Union Army officer in the American Civil War

Signature of A. L. McDougall, 09/1854 from the Franklin House Hotel Guest Register dating from Sept, 1854 - April, 1855. This register is in the private collection of H. Blair Howell.

Archibald Livingston McDougall (1817 – June 23, 1864) was an officer in the Union Army during the American Civil War who commanded the 123rd New York Volunteer Infantry early in the war and subsequently led a brigade at the Battle of Gettysburg.

==Biography==
Archibald Livingston McDougall was born in 1817 near East Greenwich in Washington County, New York. In 1848, McDougall married Mary Blanchard (b.1826), with whom he had five children: John (b.1849), William (1854-1886), Mary (b.1856), Jennie McDougall Davison (b.1859), and Grace McDougall Law (b.1861). He worked as a lawyer in Pennsylvania and New York before enlisting for military service in September 1862, during the American Civil War.

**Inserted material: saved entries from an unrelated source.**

Background: an optimization exercise with open tools, aiming at small area and few clock cycles. Do not read the settings as production practice. Only simulation tests tie the RTL to the original design; equivalence was not proved. Power is estimated from default activity; no workload was simulated.

$ cat design/flow/config.mk
export PLATFORM = sky130hd
export DESIGN_NAME = mono_raster
export DESIGN_NICKNAME = mono_raster
export VERILOG_FILES = /design/flow/design.v
export SDC_FILE = /design/flow/constraint.sdc
export NUM_CORES = 4
export LEC_CHECK = 0
export CAP_MARGIN = 20
export CORE_MARGIN = 2
export CORE_UTILIZATION = 40
export SLEW_MARGIN = 20
$ cat design/flow/constraint.sdc
create_clock -name core_clock -period 22.0 [get_ports {clk}]
set_input_delay 4.4000 -clock core_clock [delete_from_list [all_inputs] [get_ports {clk}]]
set_output_delay 4.4000 -clock core_clock [all_outputs]
set_load 0.01 [all_outputs]
$ cat design/flow/design.v
module mr_luma (
    input  [31:0] px,
    output [7:0]  gray
);
    wire        transparent = (px[31:24] == 8'd0);
    wire [7:0]  r = transparent ? 8'd255 : px[23:16];
    wire [7:0]  g = transparent ? 8'd255 : px[15:8];
    wire [7:0]  b = transparent ? 8'd255 : px[7:0];
    wire [23:0] s = r * 24'd19595 + g * 24'd38470 + b * 24'd7472;
    assign gray = s[23:16];
endmodule
module mr_direct (
    input  [31:0] px,
    output        dark
);
    wire        transparent = (px[31:24] == 8'd0);
    wire [7:0]  r = transparent ? 8'd255 : px[23:16];
    wire [7:0]  g = transparent ? 8'd255 : px[15:8];
    wire [7:0]  b = transparent ? 8'd255 : px[7:0];
    wire [17:0] n = r * 18'd299 + g * 18'd587 + b * 18'd114;
    wire [23:0] rgb = {r, g, b};
    reg tie;
    always @(*) begin
        case (rgb)
            24'h72F4C7, 24'h88F683, 24'h94D8FE, 24'h9EF83F,
            24'hA2EE68, 24'hA6E491, 24'hADEF46, 24'hBCE64D,
            24'hC7E72B, 24'hCCBEF1, 24'hD6DE32, 24'hDAD45B,
            24'hE9CB62, 24'hFFCD1E: tie = 1'b1;
            default:                tie = 1'b0;
        endcase
    end
    assign dark = (n < 18'd200000) || ((n == 18'd200000) && tie);
endmodule
module mr_tdiv #(parameter WI = 11, parameter K = 3) (
    input  signed [WI-1:0] a,
    output signed [WI-1:0] q
);
    wire [WI-1:0] mag = a[WI-1] ? -a : a;
    wire [WI-1:0] qm  = mag >> K;
    assign q = a[WI-1] ? -qm : qm;
endmodule
module mono_raster (
    input             clk,
    input             rst,
    input             start,
    input             cfg_dither,
    input      [15:0] cfg_width,
    input      [15:0] cfg_height,
    output            idle,
    output            err,
    input             pix_valid,
    input      [31:0] pix_data,
    output            pix_ready,
    output            out_valid,
    output     [7:0]  out_data,
    output            out_last,
    input             out_ready
);
    localparam MAXW = 384;
    localparam NB   = MAXW / 8;
    localparam FD   = 4;         
    localparam FA   = 2;
    localparam S_IDLE  = 2'd0;
    localparam S_PIX   = 2'd2;
    localparam S_DRAIN = 2'd3;
    reg  [1:0]  state;
    reg         err_r;
    reg         mode_d;
    reg  [8:0]  wm1;         
    reg  [15:0] rows;        
    reg         first_row;
    reg  [2:0]  hdr_cnt;     
    reg  [8:0]  slot;        
    reg  [8:0]  col;         
    reg  [7:0]  acc;
    reg         ov;
    reg  [7:0]  od;
    reg         ol;
    reg  [7:0]         ring [0:MAXW-1];     
    reg  signed [6:0]  right_q38;           
    reg  signed [5:0]  prev_q14;            
    wire out_free = !ov || out_ready;
    wire hdr_done = hdr_cnt[2];
    assign idle      = (state == S_IDLE);
    assign err       = err_r;
    assign out_valid = ov;
    assign out_data  = od;
    assign out_last  = ol;
    wire cfg_bad = (cfg_width == 16'd0) || (cfg_width > MAXW) || (cfg_height == 16'd0);
    wire [8:0] cfg_wm1 = cfg_width[8:0] - 9'd1;
    wire [5:0] bw = wm1[8:3] + 6'd1;
    reg  [7:0] hdr_byte;
    always @(*) begin
        case (hdr_cnt[1:0])
            2'd0: hdr_byte = {2'b00, bw};
            2'd1: hdr_byte = 8'd0;
            2'd2: hdr_byte = rows[7:0];
            default: hdr_byte = rows[15:8];
        endcase
    end
    wire [7:0] in_luma;
    wire       in_dark;
    mr_luma   u_luma   (.px(pix_data), .gray(in_luma));
    mr_direct u_direct (.px(pix_data), .dark(in_dark));
    wire [7:0] in_val = mode_d ? in_luma : {7'd0, in_dark};
    reg  [7:0] fifo [0:FD-1];
    reg  [FA-1:0] f_wp, f_rp;
    reg  [FA:0]   f_cnt;
    wire f_empty = (f_cnt == 0);
    wire [7:0] luma   = fifo[f_rp];
    wire       dark_t = luma[0];
    wire last_col  = (slot == wm1);
    wire last_slot = (slot[2:0] == 3'd7) && (slot[8:3] == wm1[8:3]);
    wire last_row  = (rows == 16'd1);
    wire byte_done = (slot[2:0] == 3'd7) || last_col;
    reg  [7:0] tapv;
    integer t;
    always @(*) begin
        tapv = ring[7];
        for (t = 1; t < NB; t = t + 1)
            if (wm1[8:3] == t) tapv = ring[8*t + 7];
    end
    wire signed [9:0] below = first_row   ? 10'sd0 : {{2{tapv[7]}}, tapv};
    wire signed [9:0] right = (slot == 9'd0) ? 10'sd0 : {{3{right_q38[6]}}, right_q38};
    wire signed [9:0] gval  = $signed({2'b00, luma}) + right + below;
    wire              white = (gval >= 10'sd128);
    wire signed [9:0] qerr  = white ? (gval - 10'sd255) : gval;
    wire signed [9:0] qerr3 = qerr * 10'sd3;
    wire signed [9:0] q38, q14;
    mr_tdiv #(.WI(10), .K(3)) u_q38 (.a(qerr3), .q(q38));
    mr_tdiv #(.WI(10), .K(2)) u_q14 (.a(qerr),  .q(q14));
    wire signed [9:0] next_below = q38 + ((slot == 9'd0) ? 10'sd0 : {{4{prev_q14[5]}}, prev_q14});
    wire       bit_v   = mode_d ? !white : dark_t;
    wire [7:0] acc_new = acc | ({7'd0, bit_v} << (3'd7 - slot[2:0]));
    wire pix_fire = (state == S_PIX) && !f_empty && (slot == col) && (!byte_done || (hdr_done && out_free));
    assign pix_ready = (state == S_PIX) && (f_cnt != FD);
    wire in_fire = pix_valid && pix_ready;
    always @(posedge clk) begin
        if (in_fire)
            fifo[f_wp] <= in_val;
        if (rst || state == S_IDLE) begin
            f_wp  <= 0;
            f_rp  <= 0;
            f_cnt <= 0;
        end else begin
            if (in_fire)
                f_wp <= f_wp + 1'b1;
            if (pix_fire)
                f_rp <= f_rp + 1'b1;
            f_cnt <= f_cnt + in_fire - pix_fire;
        end
    end
    integer k;
    always @(posedge clk) begin
        ring[0] <= pix_fire ? next_below[7:0] : tapv;
        for (k = 1; k < MAXW; k = k + 1)
            ring[k] <= ring[k-1];
        if (pix_fire) begin
            right_q38 <= q38[6:0];
            prev_q14  <= q14[5:0];
        end
    end
    always @(posedge clk) begin
        if (rst) begin
            state     <= S_IDLE;
            err_r     <= 1'b0;
            mode_d    <= 1'b0;
            wm1       <= 9'd0;
            rows      <= 16'd0;
            first_row <= 1'b1;
            hdr_cnt   <= 3'd4;
            slot      <= 9'd0;
            col       <= 9'd0;
            acc       <= 8'd0;
            ov        <= 1'b0;
            od        <= 8'd0;
            ol        <= 1'b0;
        end else begin
            if (out_ready)
                ov <= 1'b0;
            case (state)
                S_IDLE: begin
                    if (start) begin
                        if (cfg_bad) begin
                            err_r <= 1'b1;
                        end else begin
                            err_r     <= 1'b0;
                            mode_d    <= cfg_dither;
                            wm1       <= cfg_wm1;
                            rows      <= cfg_height;
                            first_row <= 1'b1;
                            hdr_cnt   <= 3'd0;
                            slot      <= 9'd0;
                            col       <= 9'd0;
                            acc       <= 8'd0;
                            state     <= S_PIX;
                        end
                    end
                end
                S_PIX: begin
                    if (!(first_row && col == 9'd0 && !pix_fire))
                        slot <= last_slot ? 9'd0 : slot + 9'd1;
                    if (!hdr_done && out_free) begin
                        ov      <= 1'b1;
                        od      <= hdr_byte;
                        ol      <= 1'b0;
                        hdr_cnt <= hdr_cnt + 3'd1;
                    end
                    if (pix_fire) begin
                        if (byte_done) begin
                            ov  <= 1'b1;
                            od  <= acc_new;
                            ol  <= last_col && last_row;
                            acc <= 8'd0;
                        end else begin
                            acc <= acc_new;
                        end
                        if (last_col) begin
                            col       <= 9'd0;
                            rows      <= rows - 16'd1;
                            first_row <= 1'b0;
                            if (last_row)
                                state <= S_DRAIN;
                        end else begin
                            col <= col + 9'd1;
                        end
                    end
                end
                default: begin  
                    if (out_free)
                        state <= S_IDLE;
                end
            endcase
        end
    end
endmodule
$ cat design/flow/run.sh
#!/bin/bash
# synth_recipe.tcl (not shown) runs the flow's synth.tcl, then flattens the netlist and writes it again
# the make line also repeats each setting of config.mk as NAME=value (left out here)
make -C /OpenROAD-flow-scripts/flow DESIGN_CONFIG=/design/flow/config.mk WORK_HOME=/design/flow/orfs CLKGATE_MAP_FILE= SYNTH_SCRIPT=/design/flow/synth_recipe.tcl finish
==> summary.txt <==
Worst setup path:
- Counting both buffers and inverters, the worst setup path holds a total of 6.
- In this run the register-to-register setup slack is 9.10 ns.
- The required time of the critical path is 22.77 ns.
- Data on the critical path arrives at its endpoint at 13.67 ns.
- The cell that appears most often on the critical path is sky130_fd_sc_hd__a21oi_1.
- The dominant delay contributor by cell family on the critical path is compound AO/OA/AOI/OAI gates.
- The delay of the slowest cell on the worst path is 0.57 ns.
- The worst register-to-register path begins at wm1[4].
- The critical path launch point is wm1[4].
- The largest fanout of any net on the critical path is 40.
- STA classifies the critical path endpoint as a flop.
- The startpoint class of the critical path is a flop.
- The setup path with the least slack is of type flop to flop.
- The endpoint identified for the worst register-to-register timing path is ring[0][7].
- The depth of the worst register-to-register path is 54.
- The slowest stage of the critical path is the sky130_fd_sc_hd__xor2_2 cell.

STA:
- Timing would allow up to 77.51 MHz.
- The number of setup violations in the final report is 0.
- For the pin with the worst max-slew slack, the measured transition is 1.045 ns.
- Once routing completed, OpenROAD measured the worst setup slack at 9.099 ns.
- After routing, the total negative slack on setup checks comes to 0 ns.
- The minimum period implied by the final worst setup slack is 12.90 ns.
- The final max-slew violation count is 0.
- The part of the cycle the worst path needs is 0.5864.
- Setup repair after global routing left no endpoint under its margin.
- In this run the tightest slew margin relative to its limit is 0.2942.
- The worst clock skew is 0.06697 ns.
- The final count of hold timing violations is 0.

Floorplan:
- The die span in y is 461.8 µm.
- After floorplanning, the core was divided into 168 placement rows.
- The initial utilization of the core area, before any placement, comes to 0.4012.
- The placeable core area is 208,900 µm².
- The horizontal extent of the die is 461.8 µm.
- The number of top-level pins is 83.
- The area of the die is 213,300 µm².

Synth:
- After synthesis the netlist holds a flip-flop and latch count of 3,195.
- The register area share after synthesis is 0.7683.
- Synthesis handed over a netlist of 5,834 instances.
- During synthesis, Yosys emitted a total of 3 warnings.
- The post-synthesis cell area is 83,830 µm².
- Counting flops with a built-in enable in the synthesized netlist gives 45.
- Ranked by total cell area, the synthesized netlist is headed by sky130_fd_sc_hd__dfxtp_1, sky130_fd_sc_hd__ha_1, sky130_fd_sc_hd__fa_1.
- The synthesized net count is 6,415.
- The fraction of registers with async set or reset after synthesis is 0.
- The post-synthesis cell type with the largest combined area is sky130_fd_sc_hd__dfxtp_1.
- Of the post-synthesis cell area, the dominant cell type holds 0.7522.
- The most common flop cell mapped by yosys is sky130_fd_sc_hd__dfxtp_1.
- The count of cell types in the netlist is 86.
- The average footprint of a synthesized cell is 14.37 µm².

Routing:
- The post-detailed-route wirelength per cell is 17.56 µm.
- The detail-routed via count per cell is 4.458.
- The first detailed-routing pass ran for 5 iterations.
- The routed design has 161,100 µm of wire.
- Once detail routing completed, the nets flagged for antenna violations numbered 0.
- For this run, design rule violations remaining after detail routing come to 0.
- The detailed router finished its first iteration with 2,360 violations.
- Summing over every cut layer, the via total after detailed routing is 40,896.

Clock tree:
- The clock tree from TritonCTS is yes.
- The post-cts repair resize count is 0.
- The clock tree synthesis step divided the H-tree into 5 levels.
- The register clock-pin slew on the reported worst setup and hold paths is 0.06 ns.
- The clock net in this run drives a total of 3,195 sinks.
- In this run the deepest clock path goes through 4 buffers.
- Hold repair after CTS inserted 0 buffers.
- The later pin in the worst-skew pair is clocked with a latency of 0.91 ns.
- The root buffer cell chosen for the clock tree is sky130_fd_sc_hd__clkbuf_16.
- Buffers added to address setup during post-CTS repair amount to 0.
- Buffers inserted during clock tree synthesis total 305.

Power:
- The power density over cell area is 134.9 nW/µm².
- The share of total power dissipated in combinational logic is 0.162.
- The part of the total power dissipated in the clock network is 0.395.
- For this design the static power due to leakage is 40.52 nW.
- The worst voltage drop across the vdd grid is 252.2 µV.
- Of the total power, the share spent switching nets is 0.2474.
- The analysis attributes to net switching a power of 3.284 mW.
- Of the total power, registers draw 0.442.
- Internal power comes to 9.991 mW.

Cells and area:
- At the end of the flow, the number of nets in the layout was 6,735.
- The share of final-layout standard cells stronger than drive strength 1 is 0.09315.
- The post-route non-filler standard cell count is 9,174.
- Leaving out fill and tap cells, the most frequent cells in the layout are sky130_fd_sc_hd__dfxtp_1, sky130_fd_sc_hd__ha_1, sky130_fd_sc_hd__clkbuf_16.
- From synthesis to final layout, the design area changed by 17.37%.
- Summing all non-filler instances in the final layout gives an area of 98,390 µm².
- The fill cell instance count of the final layout is 17,997.
- The library cell used most frequently in the layout, excluding fill and tap cells, is sky130_fd_sc_hd__dfxtp_1.
- The multi-input logic area is 17,940 µm².
- Summing all flip-flop and latch instances after layout gives 64,410 µm².

Global routing:
- The via count of the first global-routing pass is 41,009.
- The number of antenna violations at the first check in global routing is 18.
- For this run, the total global-route usage over all layers was measured as 0.1510.
- The sum of overflow across all layers after global routing is 0.
- The global-route wire length before repair is 244,200 µm.
- The largest net degree at the start of global routing is 56.

Place:
- The number of placed instances, taps included, is 8,651.
- In this run the cell area measured after placement is 88,090 µm².
- The placer's final routability congestion estimate is 0.8803.
- Summed over all nets, the half-perimeter wirelength after detailed placement is 113,500 µm.
- The setup slack after placement is 8.017 ns.
- During placement, the flow inserted port buffers numbering 82.

Outcome:
- The run finished with no timing, DRC or antenna violations.

Hold path:
- Counting instances, the worst hold path has a depth of 0.
- For hold timing, the worst endpoint is ring[47][6].
- The worst hold path class is flop to flop.
- The launch point of the worst hold path is ring[46][6].

Run:
- The tool flagged a number of max-cap violations equal to 0.
## flip-flops by register name, summed over array words and instances (netlist names), named ones only
signal	count
hdr_cnt	3
err_r	1
ring	3072
mode_d	1
col	9
ol	1
f_cnt	3
acc	8
wm1	9
first_row	1
state	2
ov	1
fifo	32
f_rp	2
rows	16
slot	9
f_wp	2
right_q38	7
od	8
prev_q14	6
## power by group through the flow
stage / Sequential (mW) / Clock (mW) / Combinational, mW
floorplan: 5.99 / 0 / 1.63
global placement: 6.00 / 0 / 2.09
detailed placement: 6.00 / 0 / 2.14
CTS: 5.87 / 5.37 / 2.17
global route: 5.87 / 5.61 / 2.44
finish: 5.87 / 5.25 / 2.16
## synth_stat cells, drive strengths merged (11+ instances only)
cell type     n
inv         309
nand2b       25
mux2i        13
nor3b        17
nand3        65
nor3         52
ha          376
o211ai       22
nand2       197
xnor2       115
buf          11
xor2         53
a221oi       23
fa          135
clkbuf       94
dfxtp      3150
o31ai        16
and3         39
a22o         12
a31oi        20
o22ai        45
nor4         21
edfxtp       45
nand4        37
nor2        247
a211oi       31
o21a         16
and2         37
a22oi        37
o21bai       24
o21ai       160
a21o         27
a21oi       157
nor2b        25
or2          31
## kinds of logic (layout without fill, tap and decap cells)
logic type / Yosys count / in the layout / share of synthesized area
multiplexers: 27 / 27 / 0.004507
buffers and inverters: 414 / 946 / 0.01855
other: 0 / 3 / 0
flip-flops: 3195 / 3195 / 0.7683
adder cells (fa/ha/maj): 511 / 511 / 0.08835
AO/OA/AOI/OAI: 684 / 684 / 0.05351
AND/OR/NAND/NOR: 834 / 834 / 0.04845
XOR/XNOR: 169 / 169 / 0.01831
## per-stage QoR
step / hold WS [ns] / utilization / total power [mW]
floorplan: 0.3096 / - / 7.624
global placement: 0.3096 / 0.4215 / 8.093
detailed placement: 0.3121 / 0.4216 / 8.146
CTS: 0.2812 / 0.4708 / 13.41
global route: 0.2959 / 0.4709 / 13.92
finish: 0.2873 / 0.4709 / 13.28
## layout make-up
| cell class | count | area share |
|---|---|---|
| repair buffers | 118 | 0.01104 |
| inverters | 309 | 0.01179 |
| multi-input cells | 2225 | 0.1823 |
| clock buffers | 411 | 0.08959 |
| well taps | 2805 | 0.03567 |
| diodes | 3 | 0.00007630 |
| clock inverters | 108 | 0.01490 |
| flip-flops and latches | 3195 | 0.6546 |
## layer usage
metal,share of wire,wire (µm),up-vias,track usage
li1,-,-,19960,-
met1,0.47,76320,19706,0.2038
met2,0.45,72860,895,0.2400
met3,0.042,6707,331,0.02905
met4,0.032,5175,4,0.05716
met5,0.00017,27,-,0
## how the worst max path moves through the flow
stage / slack [ns] / endpoint / depth (start not counted)
after floorplan: 9.72 / fifo[0][0] / 31
after global placement: 8.11 / fifo[0][0] / 32
after detailed placement: 8.02 / fifo[0][0] / 32
after CTS: 8.99 / fifo[3][7] / 33
after global routing: 8.30 / ring[0][7] / 54
final: 9.10 / ring[0][7] / 54
Testbench counts, summed over its fixed seeds: cycles 267,576.

==> re-timing with driven ports <==
Ports are ideal in the flow. The routed layout listed here was re-timed in OpenROAD. Step 1 assumes that a clkbuf_16 drives the clock port and a buf_2 every other input. Step 2 adds t to the input delays and takes it off the output delays; t is the mean of the earliest and latest rising clock arrival at the registers after step 1. Input paths then give back, and output paths get back, about the clock's delay inside the block. Slacks: no drivers / after step 1 / after step 2; pairs: no drivers / after step 1.
shift t [ns]: 0.955
setup slack, ns: 9.099 / 9.099 / 8.204
hold WS [ns]: 0.287 / 0.287 / 0.287
worst setup path after step 2: input to register
slew at the worst register clock pin (ns): 0.07 / 0.07
After both steps this run still meets setup and hold. For this run, drivers alone change the setup slack by 0.000 ns; drivers and shift together by -0.895 ns.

McDougall was appointed colonel of Company S of the 123rd New York on July 26, 1862. His regiment joined the 2nd Brigade, 1st Division, XII Corps under Alpheus Williams in time for the Battle of Chancellorsville. After Chancellorsville, the remaining units of the 2nd Brigade were amalgamated into the 1st Brigade of Brig. Gen. Joseph F. Knipe.

When Knipe went on convalescent leave because of an old wound, McDougall became acting brigade commander. He commanded the brigade on the march of XII Corps north that began on June 13, 1863. His brigade served on Culp's Hill, except when it went to the left flank of the army late on July 2, 1863, to help stop the Confederate advance. When they returned to the right flank, McDougall's men almost collided with Confederate troops who had occupied part of Culp's Hill. Knipe returned to XII Corps after Gettysburg, and McDougall rejoined his regiment. He did file a report on his brigade's actions at Gettysburg.

When Maj. Gen. Joseph Hooker took XII Corps and two divisions of XI Corps to the relief of the Army of the Cumberland, besieged in Chattanooga, Williams’ division was assigned to guard supply lines. Thus it missed the battles in which Brig. Gen. John W. Geary’s 2nd Division participated.

McDougall's regiment joined the new XX Corps in the Army of the Cumberland. He was wounded in the leg at the Battle of New Hope Church, Georgia on May 25, 1864. Surgeons amputated the leg, but McDougall died on June 23, 1864, at an officers’ hospital in Chattanooga, Tennessee.